"Tu me vois vraiment."
Après «Babylon» au mois de janvier, un second film de cinéma sur le cinéma (mais pas seulement). Et un second coup de cœur à mes yeux.
Une toute première sortie au cinéma. Un spectaculaire accident de train projeté sur grand écran. Un choc, mais surtout une révélation pour un tout jeune spectateur assis entre ses parents, Sammy Fabelman.
Voilà le point de départ de l’œuvre la plus éminemment personnelle de Steven Spielberg. Car, ne nous voilons pas la face, il s'agit là d'une œuvre ô combien autobiographique, transposée à l'intérieur d'un récit dramaturgique et (en partie) fictionnelle.
Marquant le retour de Spielberg à l'écriture depuis «A.I. Intelligence Artificielle» en 2001 (ici aux côtés de Tony Kushner, scénariste de «Munich» et «West Side Story»), le cinéaste ne se borne pourtant pas à nous proposer un simple machin égocentrique sans rien à raconter dedans, bien au contraire.
Ici, il dresse un portrait à la fois touchant et désenchanté de ses parents : Burt, informaticien et Mitzi, pianiste. La logique, le réalisme d'un côté, le rêve et l'optimisme de l'autre. 2 êtres qui s'aiment, mais dont les visions et les désirs respectifs finissent par les éloigner l'un de l'autre.
Et cela, Sammy, le "double" cinématographique de Spielberg, n'en rate rien, dans les moments idylliques comme dans les moments plus tristes, captant les gestes, les corps et les regards, toujours les regards.
Tout a toujours été affaire de regards chez Spielberg (la fameuse "Spielberg Face", atteignant son apogée dans sa trilogie des aliens).
Ici, il y a celui qui regarde à travers son objectif, celles et ceux qui sont regardés par ce même objectif, et enfin ces mêmes personnes qui se (re)découvrent sur un grand écran, leur tendant un miroir de ce qu'elles sont ou de ce qu'elles rêveraient d'être (à l'image de cette mère en mal d'amour voyant la vie dont elle rêve, ou de cet élève qui ne se sentira jamais à la hauteur de l'image qu'il se colle lui-même).
Car dans «The Fabelmans», le cinéma est là pour dévoiler la vérité (qu'elle dérange ou non) et tenter de réparer le réel. Mais, comme l'apprendra notre protagoniste au fil du film, certaines choses ne peuvent se réparer à l'aide d'une caméra, et il faut parfois ressentir cette souffrance et ce chamboulement pour aller de l'avant et voir l'horizon (tant que celui-ci n'est pas au centre de l'image. Celles et ceux qui ont vu le film comprendront ce détail qui n'en est pas un).
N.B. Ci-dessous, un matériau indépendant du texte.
===== src/rtl/line_sync.sv =====
module line_sync
    import acq_stop_pkg::*;
#(
    parameter int W = 1
)
(
    input  wire logic         clk_i,
    input  wire logic         reset_i,
    input  wire logic [W-1:0] async_i,
    output logic      [W-1:0] sync_o
);

    typedef struct packed
    {
        logic [W-1:0] s1;
        logic [W-1:0] s2;
    } sync_state_type;

    sync_state_type r_q;
    sync_state_type r_d;

    always_comb
    begin
        r_d.s1 = async_i;
        r_d.s2 = r_q.s1;
    end

    always_ff @(posedge clk_i or posedge reset_i)
    begin
        if (reset_i)
        begin
            r_q <= '0;
        end
        else
        begin
            r_q <= r_d;
        end
    end

    assign sync_o = r_q.s2;

endmodule


===== src/rtl/sample_store.sv =====
module sample_store
    import acq_stop_pkg::*;
(
    input  wire logic                clk_i,
    input  wire logic                reset_i,
    input  wire logic                wr_en_i,
    input  wire logic [BUF_AW-1:0]   wr_addr_i,
    input  wire logic [SAMPLE_W-1:0] wr_data_i,
    input  wire logic [BUF_AW-1:0]   rd_addr_i,
    output logic      [SAMPLE_W-1:0] rd_data_o
);

    // no reset on the array itself: keeps it mappable to block ram
    logic [SAMPLE_W-1:0] mem_q [0:(1<<BUF_AW)-1];
    logic [SAMPLE_W-1:0] rd_q;

    always_ff @(posedge clk_i)
    begin
        if (wr_en_i)
        begin
            mem_q[wr_addr_i] <= wr_data_i;
        end
    end

    always_ff @(posedge clk_i or posedge reset_i)
    begin
        if (reset_i)
        begin
            rd_q <= '0;
        end
        else
        begin
            rd_q <= mem_q[rd_addr_i];
        end
    end

    assign rd_data_o = rd_q;

endmodule


===== config.mk =====
export PLATFORM = sky130hd
export DESIGN_NAME = acq_stop_ctrl
export DESIGN_NICKNAME = d
export VERILOG_FILES = /design/src/rtl/acq_stop_pkg.sv /design/src/rtl/acq_stop_ctrl.sv /design/src/rtl/line_sync.sv /design/src/rtl/sample_store.sv
export SDC_FILE = /design/constraint.sdc
export NUM_CORES = 2
export LEC_CHECK = 0
export ABC_AREA = 0
export ABC_CLOCK_PERIOD_IN_PS = 7490
export BUFFER_PORTS_ARGS = -buffer_cell sky130_fd_sc_hd__buf_2
export CAP_MARGIN = 20
export CORE_MARGIN = 1.5
export CORE_UTILIZATION = 35
export DETAILED_ROUTE_END_ITERATION = 8
export GPL_ROUTABILITY_DRIVEN = 0
export SYNTH_ARGS = -nofsm -noshare
export SYNTH_HDL_FRONTEND = slang
export SYNTH_HIERARCHICAL = 1
export SYNTH_SLANG_ARGS = --single-unit
export TNS_END_PERCENT = 100

===== constraint.sdc =====
create_clock -name clk_i -period 7.49 [get_ports clk_i]
set_clock_uncertainty 0.2 [all_clocks]
set_input_delay 0 -clock clk_i [delete_from_list [all_inputs] [get_ports clk_i]]
set_output_delay 0 -clock clk_i [all_outputs]
set_load 0.05 [all_outputs]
Accompagné d'un casting exemplaire et d'une photographie somptueuse signée Janusz Kaminski, une histoire d'apprentissage et de passion, mélange de joie et de tristesse, convoquant comme jamais la puissance révélatrice des images.
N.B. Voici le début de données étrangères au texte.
### src/rtl/swh_regs.svh
// constants and timing counts for the sweep mode and holdoff logic
// Functional notes
// - enabled qualifying trigger drives received pair
// - received trigger: sense high, gate opens
// - no trigger: low sense pulse starts sweep
// - triggered-only mode: sweeps start on triggers
// - free-run selected by active-low select
// - trigger restarts timeout, suppresses auto drive
// - timeout expiry asserts auto drive
// - one-shot blocks sweeps until reset
// - ready shows sweep armed for trigger
// - holdoff start raises disable; one-shot keeps it
// - either reset low re-arms the sweep
// - sweep stop starts holdoff, disable high
// - disable held until adjustable holdoff elapses
// - high lockout disables the sweep
// - lockout also starts a holdoff cycle
// - dual-delay divider toggles per holdoff end
// - dual-delay passes every second holdoff out
// - delayed-start forces divider, every holdoff out
// - holdoff output high during holdoff while divider clear
// - standalone inhibits both pickoff comparators
// - single-delay with separation control off inhibits only second comparator
// - dual-delay inhibits comparators alternately, low active
`ifndef SWH_REGS_SVH
`define SWH_REGS_SVH

`define SWH_CLK_HZ        40000000
`define SWH_TIMEOUT_US    100000
`define SWH_TIMEOUT_CYC   (`SWH_TIMEOUT_US * (`SWH_CLK_HZ / 1000000))
`define SWH_HO_UNIT_NS    1000
`define SWH_HO_UNIT_CYC   ((`SWH_HO_UNIT_NS * (`SWH_CLK_HZ / 1000000) + 999) / 1000)
`define SWH_KNOB_W        4
`define SWH_TO_W          22
`define SWH_HO_W          10
`define SWH_SYNC_RST      1'b0
`define SWH_DIV_RST       1'b0

`endif

### src/rtl/swh_pkg.sv
// types shared by the sweep mode and holdoff logic
`default_nettype none
package swh_pkg;
	// gray order along armed, sweep, holdoff, spent
	typedef enum logic [1:0] {
		SWH_ARMED   = 2'h0,
		SWH_SWEEP   = 2'h1,
		SWH_HOLDOFF = 2'h3,
		SWH_SPENT   = 2'h2
	} swh_state_t;
endpackage
`default_nettype wire

### src/rtl/swh_sync.sv
// three-stage pin synchroniser, output moves when stages two and three agree
`default_nettype none
`include "swh_regs.svh"
module swh_sync #(
	parameter int W = 1
) (
	input  wire logic         clk_i,
	input  wire logic         rst_b_i,
	input  wire logic [W-1:0] pin_i,
	output logic      [W-1:0] sync_o
);
	import swh_pkg::*;

	typedef struct packed {
		logic [W-1:0] s1;
		logic [W-1:0] s2;
		logic [W-1:0] s3;
		logic [W-1:0] out;
	} swh_sync_st_t;

	swh_sync_st_t q_r;
	swh_sync_st_t q_nxt;

	always_comb begin
		q_nxt     = q_r;
		q_nxt.s1  = pin_i;
		q_nxt.s2  = q_r.s1;
		q_nxt.s3  = q_r.s2;
		// a lone glitch between stages two and three is not passed on
		q_nxt.out = (q_r.s2 & q_r.s3) | (q_r.out & (q_r.s2 | q_r.s3));
	end

	always_ff @(posedge clk_i) begin
		if (!rst_b_i) begin
			q_r <= {(4 * W){`SWH_SYNC_RST}};
		end else begin
			q_r <= q_nxt;
		end
	end

	assign sync_o = q_r.out;
endmodule
`default_nettype wire

### src/rtl/swh_sweep_logic.sv
// sweep start, auto, one-shot, holdoff and pickoff inhibit logic
`default_nettype none
`include "swh_regs.svh"
module swh_sweep_logic #(
	parameter int KNOB_W  = `SWH_KNOB_W,
	parameter int TO_W    = `SWH_TO_W,
	parameter int HO_W    = `SWH_HO_W,
	parameter int TO_CYC  = `SWH_TIMEOUT_CYC,
	parameter int HO_UNIT = `SWH_HO_UNIT_CYC
) (
	input  wire logic              clk_i,
	input  wire logic              rst_b_i,
	input  wire logic              trig_det_i,
	input  wire logic              trig_en_b_i,
	input  wire logic              triggered_only_mode_b_i,
	input  wire logic              free_run_b_i,
	input  wire logic              one_shot_mode_i,
	input  wire logic              reset_btn_b_i,
	input  wire logic              remote_reset_b_i,
	input  wire logic              sweep_stop_i,
	input  wire logic              lockout_i,
	input  wire logic              dual_delay_i,
	input  wire logic              standalone_i,
	input  wire logic              trace_separation_control_off_i,
	input  wire logic [KNOB_W-1:0] holdoff_knob_i,
	output logic                   trig_rcvd_o,
	output logic                   trig_rcvd_b_o,
	output logic                   auto_sense_o,
	output logic                   sweep_gate_o,
	output logic                   unblank_b_o,
	output logic                   auto_drive_o,
	output logic                   ready_o,
	output logic                   sweep_dis_o,
	output logic                   holdoff_b_o,
	output logic                   holdoff_o,
	output logic                   pickoff1_inh_b_o,
	output logic                   pickoff2_inh_b_o,
	output swh_pkg::swh_state_t    state_o
);
	import swh_pkg::*;

	localparam int SW = 12 + KNOB_W;

	typedef struct packed {
		swh_state_t      st;
		logic [TO_W-1:0] to_cnt;
		logic [HO_W-1:0] ho_cnt;
		logic            div;
		logic            stop_q;
		logic            trig_rcvd;
		logic            trig_rcvd_b;
		logic            auto_sense;
		logic            sweep_gate;
		logic            unblank_b;
		logic            auto_drive;
		logic            ready;
		logic            sweep_dis;
		logic            holdoff_b;
		logic            holdoff;
		logic            pk1_b;
		logic            pk2_b;
	} swh_st_t;

	swh_st_t q_r;
	swh_st_t q_nxt;

	logic [SW-1:0]     pins;
	logic [SW-1:0]     s;
	logic              s_trig;
	logic              s_en_b;
	logic              s_triggered_only_mode_b;
	logic              s_free_b;
	logic              s_one;
	logic              s_rst_btn_b;
	logic              s_rst_rem_b;
	logic              s_stop;
	logic              s_lock;
	logic              s_dual;
	logic              s_alone;
	logic              s_sep_off;
	logic [KNOB_W-1:0] s_knob;
	logic              trig;
	logic              auto_mode;
	logic              stop_rise;
	logic              rst_req;
	logic              ho_fall;

	assign pins = {trig_det_i, trig_en_b_i, triggered_only_mode_b_i, free_run_b_i,
		one_shot_mode_i, reset_btn_b_i, remote_reset_b_i, sweep_stop_i, lockout_i,
		dual_delay_i, standalone_i, trace_separation_control_off_i, holdoff_knob_i};

	swh_sync #(
		.W (SW)
	) u_sync (
		.clk_i   (clk_i),
		.rst_b_i (rst_b_i),
		.pin_i   (pins),
		.sync_o  (s)
	);

	assign {s_trig, s_en_b, s_triggered_only_mode_b, s_free_b, s_one, s_rst_btn_b, s_rst_rem_b,
		s_stop, s_lock, s_dual, s_alone, s_sep_off, s_knob} = s;

	// holdoff length grows with the panel control, never below one unit
	function automatic logic [HO_W-1:0] ho_load(input logic [KNOB_W-1:0] knob);
		int unsigned len;
		len = HO_UNIT * (int'(knob) + 1) - 1;
		return HO_W'(len);
	endfunction

	assign trig      = s_trig & ~s_en_b;
	assign auto_mode = ~s_free_b & s_triggered_only_mode_b;
	assign stop_rise = s_stop & ~q_r.stop_q;
	assign rst_req   = ~s_rst_btn_b | ~s_rst_rem_b;

	always_comb begin
		q_nxt        = q_r;
		q_nxt.stop_q = s_stop;
		q_nxt.trig_rcvd   = trig;
		q_nxt.trig_rcvd_b = ~trig;
		// sense high unless auto pulse below
		q_nxt.auto_sense  = 1'b1;

		if (trig || !auto_mode) begin
			q_nxt.to_cnt     = '0;
			q_nxt.auto_drive = 1'b0;
		end else if (q_r.to_cnt == TO_W'(TO_CYC - 1)) begin
			q_nxt.auto_drive = 1'b1;
		end else begin
			q_nxt.to_cnt = q_r.to_cnt + 1'b1;
		end

		unique case (q_r.st)
			SWH_ARMED: begin
				if (s_lock) begin
					q_nxt.st     = SWH_HOLDOFF;
					q_nxt.ho_cnt = ho_load(s_knob);
				end else if (trig) begin
					q_nxt.st = SWH_SWEEP;
				// auto start with low sense pulse
				end else if (q_r.auto_drive) begin
					q_nxt.st         = SWH_SWEEP;
					q_nxt.auto_sense = 1'b0;
				end
			end
			SWH_SWEEP: begin
				if (s_lock || stop_rise) begin
					q_nxt.st     = SWH_HOLDOFF;
					q_nxt.ho_cnt = ho_load(s_knob);
				end
			end
			SWH_HOLDOFF: begin
				if (s_lock) begin
					q_nxt.ho_cnt = ho_load(s_knob);
				end else if (q_r.ho_cnt == '0) begin
					q_nxt.st = s_one ? SWH_SPENT : SWH_ARMED;
				end else begin
					q_nxt.ho_cnt = q_r.ho_cnt - 1'b1;
				end
			end
			SWH_SPENT: begin
				if (s_lock) begin
					q_nxt.st     = SWH_HOLDOFF;
					q_nxt.ho_cnt = ho_load(s_knob);
				end else if (rst_req) begin
					q_nxt.st = SWH_ARMED;
				end
			end
		endcase

		q_nxt.sweep_gate = (q_nxt.st == SWH_SWEEP);
		q_nxt.unblank_b  = (q_nxt.st != SWH_SWEEP);
		q_nxt.sweep_dis  = (q_nxt.st == SWH_HOLDOFF) || (q_nxt.st == SWH_SPENT) || s_lock;
		q_nxt.holdoff_b  = (q_nxt.st != SWH_HOLDOFF);
		q_nxt.ready      = (q_nxt.st == SWH_ARMED) && !s_lock;

		ho_fall = (q_r.st == SWH_HOLDOFF) && (q_nxt.st != SWH_HOLDOFF);
		if (!s_dual) begin
			q_nxt.div = 1'b0;
		end else if (ho_fall) begin
			q_nxt.div = ~q_r.div;
		end
		q_nxt.holdoff = (q_nxt.st == SWH_HOLDOFF) && !q_nxt.div;

		if (s_alone) begin
			q_nxt.pk1_b = 1'b0;
			q_nxt.pk2_b = 1'b0;
		end else if (s_dual) begin
			q_nxt.pk1_b = ~q_nxt.div;
			q_nxt.pk2_b = q_nxt.div;
		end else if (s_sep_off) begin
			q_nxt.pk1_b = 1'b1;
			q_nxt.pk2_b = 1'b0;
		end else begin
			q_nxt.pk1_b = 1'b1;
			q_nxt.pk2_b = 1'b1;
		end
	end

	always_ff @(posedge clk_i) begin
		if (!rst_b_i) begin
			q_r             <= '0;
			q_r.st          <= SWH_ARMED;
			q_r.div         <= `SWH_DIV_RST;
			q_r.trig_rcvd_b <= 1'b1;
			q_r.auto_sense  <= 1'b1;
			q_r.unblank_b   <= 1'b1;
			q_r.holdoff_b   <= 1'b1;
		end else begin
			q_r <= q_nxt;
		end
	end

	assign trig_rcvd_o      = q_r.trig_rcvd;
	assign trig_rcvd_b_o    = q_r.trig_rcvd_b;
	assign auto_sense_o     = q_r.auto_sense;
	assign sweep_gate_o     = q_r.sweep_gate;
	assign unblank_b_o      = q_r.unblank_b;
	assign auto_drive_o     = q_r.auto_drive;
	assign ready_o          = q_r.ready;
	assign sweep_dis_o      = q_r.sweep_dis;
	assign holdoff_b_o      = q_r.holdoff_b;
	assign holdoff_o        = q_r.holdoff;
	assign pickoff1_inh_b_o = q_r.pk1_b;
	assign pickoff2_inh_b_o = q_r.pk2_b;
	assign state_o          = q_r.st;
endmodule
`default_nettype wire

### config.mk
export PLATFORM = sky130hd
export DESIGN_NAME = swh_sweep_logic
export DESIGN_NICKNAME = d
export VERILOG_FILES = /design/src/rtl/swh_pkg.sv /design/src/rtl/swh_sync.sv /design/src/rtl/swh_sweep_logic.sv
export VERILOG_INCLUDE_DIRS = /design/src /design/src/rtl
export SDC_FILE = /design/constraint.sdc
export NUM_CORES = 1
export LEC_CHECK = 0
export BUFFER_PORTS_ARGS = -buffer_cell sky130_fd_sc_hd__buf_4
export CORE_MARGIN = 1.5
export CORE_UTILIZATION = 59
export DETAILED_ROUTE_END_ITERATION = 8
export PLACE_DENSITY = 0.88
export SETUP_SLACK_MARGIN = 0.05
export SLEW_MARGIN = 10
export SYNTH_ARGS = -nofsm -noshare
export SYNTH_HDL_FRONTEND = slang
export SYNTH_HIERARCHICAL = 1
export SYNTH_SLANG_ARGS = --single-unit
export TNS_END_PERCENT = 20
### constraint.sdc
create_clock -name clk_i -period 4.12 [get_ports clk_i]
set_input_delay 0.206 -clock clk_i [delete_from_list [all_inputs] [get_ports clk_i]]
set_output_delay 0.206 -clock clk_i [all_outputs]
set_load 0.01 [all_outputs]
==> impl_metrics.env <==
export IMPL_synthFlopType="dfxtp_1"
export IMPL_slowest_delay_ns=0.48
export IMPL_ant_nets=0
export IMPL_path_class="flop to flop"
export IMPL_clkTransAtPathRegs_ns=0.11
export IMPL_period_share_pct=81.9
export IMPL_clk_path_buf_depth=2
export IMPL_cts_root_buf="clkbuf_8"
export IMPL_grt_overflow=0
export IMPL_antenna_cells=0
export IMPL_drc_errors=0
export IMPL_ys_ff_latch=112
export IMPL_hold_viol_final=0
export IMPL_fin_util_pct=66.5
export IMPL_nFillCells=577
export IMPL_num_vias=3148
export IMPL_tightest_slew_ns=0.741
export IMPL_routed_via_density=5.33
export IMPL_grt_pass1_wl_um=12900
export IMPL_ctsResizeCount=0
export IMPL_firstDrtPassIters=4
export IMPL_drt_iter0_drc=136
export IMPL_fmax_mhz=297
export IMPL_tns_ns=0
export IMPL_die_h_um=91.2
export IMPL_final_cell_mix="dfxtp_1 (112), and2_1 (56), nand2_1 (41)"
export IMPL_synth_avg_cell_area_um2=9.54
export IMPL_slew_headroom_pct=50.6
export IMPL_synth_distinct_cells=57
export IMPL_path_cells="nand3_1 -> xnor2_1 -> nor2_1 -> nor2_1 -> ha_1 -> inv_1 -> fa_1 -> inv_1 -> nor3_1 -> mux2_2 -> a21oi_1 -> a211o_1 -> o211ai_1"
export IMPL_required_ns=4.38
export IMPL_start_kind="flop"
export IMPL_crit_path_max_fanout=8
export IMPL_synthToLayoutAreaGrowth_pct=6.82
export IMPL_skew_ns=0.00905
export IMPL_arrival_ns=3.63
export IMPL_syn_inst=481
export IMPL_final_layout_size_suffix_gt1_share_pct=14.4
export IMPL_numCtsBuffers=9
export IMPL_fin_nets=513
export IMPL_cap_violations=0
export IMPL_grt_pass1_vias=2914
export IMPL_dieWidth_um=91.2
export IMPL_status="finished clean"
export IMPL_leakagePower_nw=1.89
export IMPL_io_buffers=31
export IMPL_stdcell_area_um2=4900
export IMPL_placed_area_um2=4690
export IMPL_finalSetupViolCount=0
export IMPL_ys_seq_area_share_pct=48.9
export IMPL_finalWirelength_um=7360
export IMPL_ir_drop_v=0.000315
export IMPL_start_util_pct=62.3
export IMPL_clock_sinks=112
export IMPL_synth_area_um2=4590
export IMPL_final_common_cell="dfxtp_1"
export IMPL_crit_slowest_cell="dfxtp_1"
export IMPL_antenna_found_initial=0
export IMPL_ys_warn_count=6
export IMPL_wl_per_cell_um=12.4
export IMPL_dp_hpwl_um=4980
export IMPL_core_region_area_um2=7370
export IMPL_die_area_um2=8310
export IMPL_fin_crit_ns=3.37
export IMPL_grt_max_degree=85
export IMPL_clk_latency_ns=0.38
export IMPL_hold_class="input port to flop"
export IMPL_slew_viol_final=0
export IMPL_synth_edff_count=0
export IMPL_power_per_cell_area_nw_per_um2=365
export IMPL_critPathCaptureType="flop"
export IMPL_ys_async_sr_fraction_pct=0
export IMPL_cts_tree="done"
export IMPL_whs_ns=0.0239
export IMPL_htreeDepth=3
export IMPL_grt_setup_unrepaired="no"
export IMPL_rows=31
export IMPL_io_pin_count=32
export IMPL_gp_congestion=0.831
export IMPL_synthesis_nets=507
export IMPL_grt_total_usage_pct=19.2
## report_power, final
part	total, W	internal [W]	switching, W
clock network	0.000625	0.000249	0.000376
registers	0.00111	0.00110	0.00000830
logic	0.0000520	0.0000295	0.0000225
## logic make-up (layout without fill, tap and decap cells)
kind of cell             Yosys count  in the layout  share of synthesized area [%]
flip-flops                       112            112                           48.9
adder cells (fa/ha/maj)            8              8                           2.35
AO/OA/AOI/OAI                     82             82                           13.1
multiplexers                       2              2                          0.464
buffers and inverters             49             60                           6.44
XOR/XNOR                          28             28                           5.34
AND/OR/NAND/NOR                  200            200                           23.4
## area by class of cell
cell class	count	area (um^2)	share of cell area [%]
clock buffer	10	138	2.81
clock inverter	6	58.8	1.20
inverter	12	45.0	0.919
multi-input combinational	320	2050	41.8
sequential	112	2240	45.7
tap	99	124	2.53
timing repair buffer	32	243	4.95
## critical path, delay by kind of cell, from the launching register on
| family | cells | cell delay (ns) |
|---|---|---|
| multiplexers | 1 | 0.39 |
| flip-flops | 1 | 0.48 |
| adder cells (fa/ha/maj) | 2 | 0.65 |
| AO/OA/AOI/OAI | 3 | 0.41 |
| AND/OR/NAND/NOR | 4 | 0.78 |
| XOR/XNOR | 1 | 0.43 |
| buffers and inverters | 2 | 0.11 |
## per-stage QoR
stage | std cells | total power [W] | setup WS, ns
after floorplan | 481 | 0.00117 | 1.16
after global placement | 574 | 0.00119 | 0.947
after detailed placement | 574 | 0.00119 | 0.800
after CTS | 590 | 0.00181 | 0.756
after global routing | 591 | 0.00186 | 0.448
final | 591 | 0.00179 | 0.747
## synth_stat cells, types with 6 or more instances
master,instances,area [um^2]
dfxtp_1,112,2240
and2_1,56,350
nand2_1,41,154
nor2_1,39,146
o21ai_0,26,130
buf_4,21,158
xor2_1,17,149
a21boi_2,13,146
a21oi_1,12,60.1
inv_1,11,41.3
xnor2_1,11,96.3
clkbuf_1,10,37.5
and3_1,9,56.3
nand3_1,9,45.0
nor3_1,9,45.0
ha_1,7,87.6
nand4_1,6,37.5
## metal layers
layer  GRT usage, %  vias to the layer above  part of all wire (%)
li1               -                     1617                     -
met1           24.1                     1454                    48
met2           30.8                       66                    46
met3           6.53                       11                   5.0
met4           6.51                        0                   1.3
met5              0                        -                     0
## final timing paths
path	slack [ns]	to	cells past startpoint	start
worst max-delay path	0.75	q_r[23]$_SDFFE_PN0P_	13	u_sync/sync_o[0]$_SDFF_PN0_
worst min-delay path	0.02	u_sync/q_nxt[35]$_SDFF_PN0_	2	holdoff_knob_i[3]
worst max register to register	0.75	q_r[23]$_SDFFE_PN0P_	13	u_sync/sync_o[0]$_SDFF_PN0_
worst min register to register	0.45	u_sync/q_nxt[31]$_SDFF_PN0_	1	u_sync/q_nxt[47]$_SDFF_PN0_
## registers in the layout, summed over array words and instances, names as in the netlist
| register | cells |
|---|---|
| ready_o | 1 |
| pickoff2_inh_b_o | 1 |
| u_sync/q_nxt | 32 |
| auto_sense_o | 1 |
| sweep_gate_o | 1 |
| u_sync/sync_o | 16 |
| holdoff_o | 1 |
| pickoff1_inh_b_o | 1 |
| state_o | 2 |
| q_r | 34 |
| holdoff_b_o | 1 |
| unblank_b_o | 1 |
| auto_drive_o | 1 |
| trig_rcvd_b_o | 1 |
| trig_rcvd_o | 1 |
| u_sync/q_r | 16 |
| sweep_dis_o | 1 |
## timing repair
action,in CTS,in global routing
hold endpoints to repair,0,1
hold buffers,0,1
buffers inserted,0,0
Note: power is estimated with default switching activity, not from simulation.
Et cette poésie en mouvement, ce portrait intimiste rendu universel par le biais du cinéma ne peut me laisser indifférent, que ce soit en tant que spectateur et en tant qu'artiste.
Tant de choses à dire encore autour de ce film-somme qui va me rester en tête et qui donne tout son sens à la filmographie de son réalisateur, mais une chose est sûre : Spielberg est et reste l'un des plus grands conteurs du 7e Art, et le cinéma est et restera le plus grand spectacle du monde.